Proliferation and survival of T-cell acute lymphoblastic leukaemia depends on mTOR-regulated glutamine uptake and EAAT1-dependent conversion of glutamine to aspartate and nucleotides
Research output: Working paper
Colleges, School and Institutes
T-cell acute lymphoblastic leukaemia (T-ALL) is a cancer of the immune system. Approximately 20% of paediatric and 50% of adult T-ALL patients relapse and die from the disease. To improve patient outcome new drugs are needed. With the aim to identify new therapeutic targets, we integrated transcriptomics and metabolomics data, including live-cell NMR-spectroscopy, of cell lines and patient samples.
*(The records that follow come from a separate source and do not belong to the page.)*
==> run.sh <==
#!/bin/bash
# the make line also repeats each setting of config.mk as NAME=value (left out here)
make -C /OpenROAD-flow-scripts/flow DESIGN_CONFIG=/design/flow/config.mk WORK_HOME=/design/flow/orfs CLKGATE_MAP_FILE= finish
==> config.mk <==
export PLATFORM = sky130hd
export DESIGN_NAME = bldc_esc
export DESIGN_NICKNAME = bldc_esc
export VERILOG_FILES = /design/flow/design.v
export SDC_FILE = /design/flow/constraint.sdc
export NUM_CORES = 4
export LEC_CHECK = 0
export CAP_MARGIN = 20
export CORE_ASPECT_RATIO = 0.93
export CORE_MARGIN = 2
export CORE_UTILIZATION = 72
export CTS_CLUSTER_DIAMETER = 28
export CTS_CLUSTER_SIZE = 41
export PLACE_DENSITY = 0.37
export SETUP_SLACK_MARGIN = 1.59
export SLEW_MARGIN = 20
==> constraint.sdc <==
create_clock -name core_clock -period 6.47 [get_ports {clk}]
set_input_delay 1.2940 -clock core_clock [delete_from_list [all_inputs] [get_ports {clk}]]
set_output_delay 1.2940 -clock core_clock [all_outputs]
set_load 0.01 [all_outputs]
// top_level
module top_level(f1,f2,p,in_1,in_2,out,clk,clk2);
input [7:0]in_1, in_2;
input clk;
input clk2;
input [15:0]p;   
input [15:0]f1,f2;  
output [15:0]out;
wire [15:0]a,b;
wire [15:0]r1,r2,r3,r4,r5;
convert inst_1(.float(a), .int8(in_1), .clk(clk));  
convert inst_2(.float(b), .int8(in_2), .clk(clk));
mult inst_3(.B(f1), .C(r1), .A(a), .clk(clk));   
mult inst_4(.B(f2), .C(r2), .A(b), .clk(clk));
main_adder inst_5 (.AA(r1), .BB(r2),.clk(clk), .R_add(r3)); 
mux inst_6(.in1(r4), .in2(p), .sel(clk2), .out(r5));  
main_adder inst_7 (.AA(r3), .BB(r5),.clk(clk), .R_add(r4));  
assign out=r4;
endmodule
For scale: ~2500 cells after synthesis, roughly 160 flip-flops, about 82 I/O pins, ~21000 um^2 of cells after synthesis.
Settings: LEC_CHECK=0, ABC_AREA=0, CAP_MARGIN=20, CORE_ASPECT_RATIO=1.2, CORE_MARGIN=7, CORE_UTILIZATION=40, GPL_ROUTABILITY_DRIVEN=0, HOLD_SLACK_MARGIN=0.04, MAX_ROUTING_LAYER=met4, SLEW_MARGIN=0, TNS_END_PERCENT=75; clock period 17.6 ns.
run.sh (not shown) runs the stock make flow with config.mk's settings and CLKGATE_MAP_FILE=.
The baseline finished with timing, DRC and antenna clean.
We found that T-ALL cells have limited energy availability, resulting in down-regulated mTOR-signalling and reduced autophagy. Despite this, mTOR kinase remains active and essential for the glutamine-uptake and rapid proliferation, as glutamine supplies three nitrogen atoms in purines and all atoms but one carbon in pyrimidines. We show that EAAT1, a glutamate-aspartate transporter normally only expressed in the CNS, is crucial for glutamine conversion to nucleotides and that T-ALL cell proliferation depends on EAAT1 function, identifying it as a target for T-ALL treatment. Finally, we performed an in silico screen and identified a novel EAAT1-specific allosteric inhibitor.